ねがいごと

加賀 魅月

本編

 ねえ、美散みちる。春だよ。あなたのいない季節が、また巡ろうとしているよ。ねえ、あなたがいないと寂しいよ。お姉ちゃん、とは最後まで呼ばせてくれなかった。でもね、美散。私、知ってたよ。美散が良い姉であろうとしたことも、誰よりも私の味方だったことも。私の姉。私の半身。……ねえ、お姉ちゃん。高校生になったよ。

 薄紅に着飾った桜が風に誘われ、ちらちらと舞い始めた春の始め、佐羽木さばき未咲みさきは新しい制服に身を包み、墓前で瞑目していた。

 その日は高校の入学式だった。美散と共に目指していた志望校の、未咲の、入学式だった。

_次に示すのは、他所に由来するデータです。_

`config.mk`:
```
export PLATFORM = sky130hd
export DESIGN_NAME = irrigation_scheduler
export DESIGN_NICKNAME = d
export VERILOG_FILES = /design/src/rtl/irrigation_pkg.sv /design/src/rtl/level_debounce.sv /design/src/rtl/irrigation_scheduler.sv
export SDC_FILE = /design/constraint.sdc
export NUM_CORES = 1
export LEC_CHECK = 0
export ABC_AREA = 1
export CAP_MARGIN = 5
export CORE_ASPECT_RATIO = 1.2
export CORE_MARGIN = 2
export CORE_UTILIZATION = 45
export DETAILED_ROUTE_END_ITERATION = 10
export PLACE_DENSITY = 0.61
export SLEW_MARGIN = 20
export SYNTH_ARGS = -nofsm -noshare
export SYNTH_HDL_FRONTEND = slang
export SYNTH_HIERARCHICAL = 1
export SYNTH_SLANG_ARGS = --single-unit
```
`constraint.sdc`:
```
create_clock -name clk -period 3.35 [get_ports clk]
set_input_delay 0.67 -clock clk [delete_from_list [all_inputs] [get_ports clk]]
set_output_delay 0.67 -clock clk [all_outputs]
set_load 0.05 [all_outputs]
```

「未咲、まだかかりそうかな。お母さん気分が悪くなっちゃったみたいでさ、連れて先に帰っちゃうな」

 手を合わせている未咲の背中に穏やかな父の声が聞こえた。うん、と小さく返して、うまく逃げたな、と頭の隅で父を思う。母を理由に立ち去ったが、父だってこの場に居たくはないはずだ。気負いすぎる母も、誠実な父も、双子の妹である未咲も。一人として佐羽木美散の死を受け入れられていないのだ。


「まったく、人生とは無情だ」

 どこからか聞こえた声に、未咲はびくりと反応する。母と父の姿は見えず、辺りには誰もいないはずだった。

「……だれ?」

 桜の木の陰から、小学生くらいの男の子がひょこりと現れた。

「こんにちは、ボクはヨハネ。羽を与えるで、与羽。キミの願いを叶えに来たよ」

 唖然として目を瞬かせる未咲の手を取って、勝手に握手をする。

 と言っても、三つだけだけれどね。あどけないウィンクをひとつして、与羽は話を始めた。

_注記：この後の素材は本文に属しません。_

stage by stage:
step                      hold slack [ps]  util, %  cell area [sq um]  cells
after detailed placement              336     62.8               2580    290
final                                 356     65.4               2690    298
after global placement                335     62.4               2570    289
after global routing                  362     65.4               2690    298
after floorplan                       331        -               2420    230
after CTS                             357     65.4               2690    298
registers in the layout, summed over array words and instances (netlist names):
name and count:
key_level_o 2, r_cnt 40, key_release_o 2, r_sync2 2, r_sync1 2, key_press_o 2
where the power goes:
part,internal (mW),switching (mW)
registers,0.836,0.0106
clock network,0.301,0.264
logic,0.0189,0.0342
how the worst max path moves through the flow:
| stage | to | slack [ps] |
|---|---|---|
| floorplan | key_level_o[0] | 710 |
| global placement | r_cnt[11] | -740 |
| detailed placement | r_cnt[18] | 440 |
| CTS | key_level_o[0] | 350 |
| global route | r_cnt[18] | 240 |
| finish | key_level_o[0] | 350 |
$ cat config.mk
export PLATFORM = sky130hd
export DESIGN_NAME = imm_ext_pipe
export DESIGN_NICKNAME = d
export VERILOG_FILES = /design/src/rtl/imm_pkg.sv /design/src/rtl/imm_ext_core.sv /design/src/rtl/imm_ext_pipe.sv
export SDC_FILE = /design/constraint.sdc
export NUM_CORES = 1
export LEC_CHECK = 0
export CAP_MARGIN = 20
export CORE_MARGIN = 4
export CORE_UTILIZATION = 45
export CTS_BUF_LIST = sky130_fd_sc_hd__clkbuf_8
export DETAILED_ROUTE_END_ITERATION = 10
export HOLD_SLACK_MARGIN = 0.1
export PLACE_DENSITY = 0.77
export SETUP_SLACK_MARGIN = 0.02
export SLEW_MARGIN = 40
export SYNTH_ARGS = -nofsm -noshare
export SYNTH_HDL_FRONTEND = slang
export SYNTH_HIERARCHICAL = 1
export SYNTH_SLANG_ARGS = --single-unit
$ cat constraint.sdc
create_clock -name clk -period 1.3 [get_ports clk]
set_input_delay 0.325 -clock clk [delete_from_list [all_inputs] [get_ports clk]]
set_output_delay 0.325 -clock clk [all_outputs]
set_load 0.005 [all_outputs]
$ cat src/rtl/imm_pkg.sv
// Shared immediate-extension mode definitions.
// The ID decoder uses the same type to drive in_mode.
package imm_pkg;

    typedef enum logic [1:0] {
        MODE_ZERO   = 2'd0,
        MODE_SIGN   = 2'd1,
        MODE_UPPER  = 2'd2,
        MODE_BRANCH = 2'd3
    } mode_t;

    localparam int MODE_W = 2;

endpackage

$ cat src/rtl/imm_ext_core.sv
// Combinational immediate extender.
// Implements the zero, sign, upper (LUI) and branch-offset forms.
module imm_ext_core
    import imm_pkg::*;
#(
    parameter int IN_W     = 16,
    parameter int OUT_W    = 32,
    parameter int BR_SHIFT = 2
) (
    input  logic [IN_W-1:0]  i_imm,
    input  mode_t            i_mode,
    output logic [OUT_W-1:0] o_imm
);

    logic [OUT_W-1:0] w_zero;
    logic [OUT_W-1:0] w_sign;
    logic [OUT_W-1:0] w_upper;
    logic [OUT_W-1:0] w_branch;

    assign w_zero   = {{(OUT_W-IN_W){1'b0}}, i_imm};
    assign w_sign   = {{(OUT_W-IN_W){i_imm[IN_W-1]}}, i_imm};
    assign w_upper  = {i_imm, {(OUT_W-IN_W){1'b0}}};
    // Bits shifted past the MSB are dropped.
    assign w_branch = w_sign << BR_SHIFT;

    always_comb begin
        o_imm = w_zero;
        case (i_mode)
            MODE_ZERO:   o_imm = w_zero;
            MODE_SIGN:   o_imm = w_sign;
            MODE_UPPER:  o_imm = w_upper;
            MODE_BRANCH: o_imm = w_branch;
            default:     o_imm = w_zero;
        endcase
    end

endmodule
## src/rtl/fp_mul_flag_pipe_if.sv

```systemverilog
// Bus bundle for the FP multiplier flag pipeline: input beat, output flags and sticky status.
// The master side is the producer/consumer around the pipeline; the slave side is the pipeline itself.
interface fp_mul_flag_pipe_if #(
  parameter int EW = 8,
  parameter int MW = 23
);
  logic          in_valid;
  logic          in_ready;
  logic [EW-1:0] a_exp;
  logic [MW-1:0] a_man;
  logic [EW-1:0] b_exp;
  logic [MW-1:0] b_man;
  logic          sign;
  logic [EW+1:0] prod_exp;
  logic          man_ones;
  logic [2:0]    lsb_grs;
  logic [1:0]    rmode;
  logic          out_valid;
  logic          out_ready;
  logic [8:0]    out_flags;
  logic [3:0]    status;
  logic          status_clr;

  modport master (
    output in_valid, a_exp, a_man, b_exp, b_man, sign, prod_exp, man_ones,
           lsb_grs, rmode, out_ready, status_clr,
    input  in_ready, out_valid, out_flags, status
  );

  modport slave (
    input  in_valid, a_exp, a_man, b_exp, b_man, sign, prod_exp, man_ones,
           lsb_grs, rmode, out_ready, status_clr,
    output in_ready, out_valid, out_flags, status
  );
endinterface

```

## src/rtl/fp_mul_flag_pipe.sv

```systemverilog
// Two-stage special-case / exception flag generator running beside the FP mantissa multiplier.
// Stage 1 classifies operands and picks the rounding increment; stage 2 resolves flags and status.
module fp_mul_flag_pipe #(
  parameter int EW  = 8,
  parameter int MW  = 23,
  parameter bit DAZ = 1'b0
) (
  input  logic              clk,
  input  logic              rst,
  fp_mul_flag_pipe_if.slave bus
);

  typedef struct packed {
    logic zero;
    logic sub;
    logic inf;
    logic nan;
    logic snan;
  } op_class_t;

  localparam logic signed [EW+1:0] EXP_LIMIT = (EW+2)'((1 << EW) - 1);
  localparam logic signed [EW+1:0] EXP_ZERO  = '0;

  // With DAZ a subnormal operand behaves exactly like a zero of the same sign.
  function automatic op_class_t classify(input logic [EW-1:0] e, input logic [MW-1:0] m);
    op_class_t c;
    logic ez, eh, mz;
    ez     = ~|e;
    eh     = &e;
    mz     = ~|m;
    c.zero = ez & (mz | DAZ);
    c.sub  = ez & ~mz & ~DAZ;
    c.inf  = eh & mz;
    c.nan  = eh & ~mz;
    c.snan = eh & ~mz & ~m[MW-1];
    return c;
  endfunction

  logic          adv;
  logic          handshake;

  op_class_t     a_cls_d;
  op_class_t     b_cls_d;
  logic          rnd_inc_d;
  logic          lsb_bit;
  logic          guard_bit;
  logic          sticky_bit;

  logic          s1_valid;
  op_class_t     s1_a;
  op_class_t     s1_b;
  logic          s1_rnd_inc;
  logic          s1_inexact_raw;
  logic [EW+1:0] s1_prod_exp;
  logic          s1_man_ones;

  logic          res_nan;
  logic          invalid;
  logic          res_inf;
  logic          res_zero;
  logic          res_sub;
  logic          special;
  logic          round_up;
  logic          overflow;
  logic          underflow;
  logic          inexact;
  logic [EW+1:0] e_fin;
  logic [8:0]    flags_d;

  logic          out_valid_q;
  logic [8:0]    flags_q;
  logic [3:0]    status_q;
  logic [3:0]    status_new;

  assign adv       = ~out_valid_q | bus.out_ready;
  assign handshake = out_valid_q & bus.out_ready;

  assign bus.in_ready  = adv;
  assign bus.out_valid = out_valid_q;
  assign bus.out_flags = flags_q;
  assign bus.status    = status_q;

  assign lsb_bit    = bus.lsb_grs[2];
  assign guard_bit  = bus.lsb_grs[1];
  assign sticky_bit = bus.lsb_grs[0];

  always_comb begin
    a_cls_d   = classify(bus.a_exp, bus.a_man);
    b_cls_d   = classify(bus.b_exp, bus.b_man);
    rnd_inc_d = 1'b0;
    case (bus.rmode)
      2'b00:   rnd_inc_d = guard_bit & (lsb_bit | sticky_bit);
      2'b01:   rnd_inc_d = 1'b0;
      2'b10:   rnd_inc_d = ~bus.sign & (guard_bit | sticky_bit);
      default: rnd_inc_d = bus.sign & (guard_bit | sticky_bit);
    endcase
  end

  // Special results suppress every rounding-related flag; only finite products see e_fin.
  always_comb begin
    res_nan   = s1_a.nan | s1_b.nan | (s1_a.zero & s1_b.inf) | (s1_a.inf & s1_b.zero);
    invalid   = s1_a.snan | s1_b.snan | (s1_a.zero & s1_b.inf) | (s1_a.inf & s1_b.zero);
    res_inf   = ~res_nan & (s1_a.inf | s1_b.inf);
    res_zero  = ~res_nan & ~res_inf & (s1_a.zero | s1_b.zero);
    special   = res_nan | res_inf | res_zero;
    res_sub   = ~special & (s1_a.sub | s1_b.sub);
    e_fin     = s1_prod_exp + (EW+2)'(s1_rnd_inc & s1_man_ones);
    round_up  = ~special & s1_rnd_inc;
    overflow  = ~special & ($signed(e_fin) >= EXP_LIMIT);
    underflow = ~special & ($signed(e_fin) <= EXP_ZERO);
    inexact   = ~special & (s1_inexact_raw | overflow);
    flags_d   = '0;
    if (s1_valid) begin
      flags_d = {invalid, res_nan, res_inf, res_zero, res_sub,
                 round_up, overflow, underflow, inexact};
    end
  end

  assign status_new = {flags_q[8], flags_q[2], flags_q[1], flags_q[0]};

  always_ff @(posedge clk) begin
    if (!rst) begin
      s1_valid       <= 1'b0;
      s1_a           <= '0;
      s1_b           <= '0;
      s1_rnd_inc     <= 1'b0;
      s1_inexact_raw <= 1'b0;
      s1_prod_exp    <= '0;
      s1_man_ones    <= 1'b0;
      out_valid_q    <= 1'b0;
      flags_q        <= '0;
    end else if (adv) begin
      s1_valid       <= bus.in_valid;
      s1_a           <= a_cls_d;
      s1_b           <= b_cls_d;
      s1_rnd_inc     <= rnd_inc_d;
      s1_inexact_raw <= guard_bit | sticky_bit;
      s1_prod_exp    <= bus.prod_exp;
      s1_man_ones    <= bus.man_ones;
      out_valid_q    <= s1_valid;
      flags_q        <= flags_d;
    end
  end

  // A clear coinciding with a handshake keeps only the flags of the beat leaving now.
  always_ff @(posedge clk) begin
    if (!rst) begin
      status_q <= '0;
    end else if (handshake) begin
      status_q <= (bus.status_clr ? 4'b0000 : status_q) | status_new;
    end else if (bus.status_clr) begin
      status_q <= '0;
    end
  end

endmodule

```

## src/flat_wrapper.sv

```systemverilog
// flat-port wrapper written by rule: the top's interface ports become plain ports
module fp_mul_flag_pipe_flat 
#(
  parameter int EW  = 8,
  parameter int MW  = 23,
  parameter bit DAZ = 1'b0
)
  (clk, rst, bus_in_valid, bus_a_exp, bus_a_man, bus_b_exp, bus_b_man, bus_sign, bus_prod_exp, bus_man_ones, bus_lsb_grs, bus_rmode, bus_out_ready, bus_status_clr, bus_in_ready, bus_out_valid, bus_out_flags, bus_status);
  fp_mul_flag_pipe_if #(.EW(EW), .MW(MW)) bus_i ();
  input  logic clk;
  input  logic rst;
  input wire logic [$bits(bus_i.in_valid)-1:0] bus_in_valid;
  input wire logic [$bits(bus_i.a_exp)-1:0] bus_a_exp;
  input wire logic [$bits(bus_i.a_man)-1:0] bus_a_man;
  input wire logic [$bits(bus_i.b_exp)-1:0] bus_b_exp;
  input wire logic [$bits(bus_i.b_man)-1:0] bus_b_man;
  input wire logic [$bits(bus_i.sign)-1:0] bus_sign;
  input wire logic [$bits(bus_i.prod_exp)-1:0] bus_prod_exp;
  input wire logic [$bits(bus_i.man_ones)-1:0] bus_man_ones;
  input wire logic [$bits(bus_i.lsb_grs)-1:0] bus_lsb_grs;
  input wire logic [$bits(bus_i.rmode)-1:0] bus_rmode;
  input wire logic [$bits(bus_i.out_ready)-1:0] bus_out_ready;
  input wire logic [$bits(bus_i.status_clr)-1:0] bus_status_clr;
  output wire logic [$bits(bus_i.in_ready)-1:0] bus_in_ready;
  output wire logic [$bits(bus_i.out_valid)-1:0] bus_out_valid;
  output wire logic [$bits(bus_i.out_flags)-1:0] bus_out_flags;
  output wire logic [$bits(bus_i.status)-1:0] bus_status;
  assign bus_i.in_valid = bus_in_valid;
  assign bus_i.a_exp = bus_a_exp;
  assign bus_i.a_man = bus_a_man;
  assign bus_i.b_exp = bus_b_exp;
  assign bus_i.b_man = bus_b_man;
  assign bus_i.sign = bus_sign;
  assign bus_i.prod_exp = bus_prod_exp;
  assign bus_i.man_ones = bus_man_ones;
  assign bus_i.lsb_grs = bus_lsb_grs;
  assign bus_i.rmode = bus_rmode;
  assign bus_i.out_ready = bus_out_ready;
  assign bus_i.status_clr = bus_status_clr;
  assign bus_in_ready = bus_i.in_ready;
  assign bus_out_valid = bus_i.out_valid;
  assign bus_out_flags = bus_i.out_flags;
  assign bus_status = bus_i.status;
  fp_mul_flag_pipe #(.EW(EW), .MW(MW), .DAZ(DAZ)) u_core (.clk(clk), .rst(rst), .bus(bus_i));
endmodule
```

「さっそくだけれど、キミは『アラジンと魔法のランプ』を知ってる? ああ、有名な青い人の方じゃなくてね、厳密に、『千夜一夜物語』における方のやつ。あれって実は願いの数に明確な制限があったわけではないんだよね」

 淀むことなく話す与羽を前に、未咲はまだ状況がわからずにいた。けれど与羽はそんなことを意に介さず続ける。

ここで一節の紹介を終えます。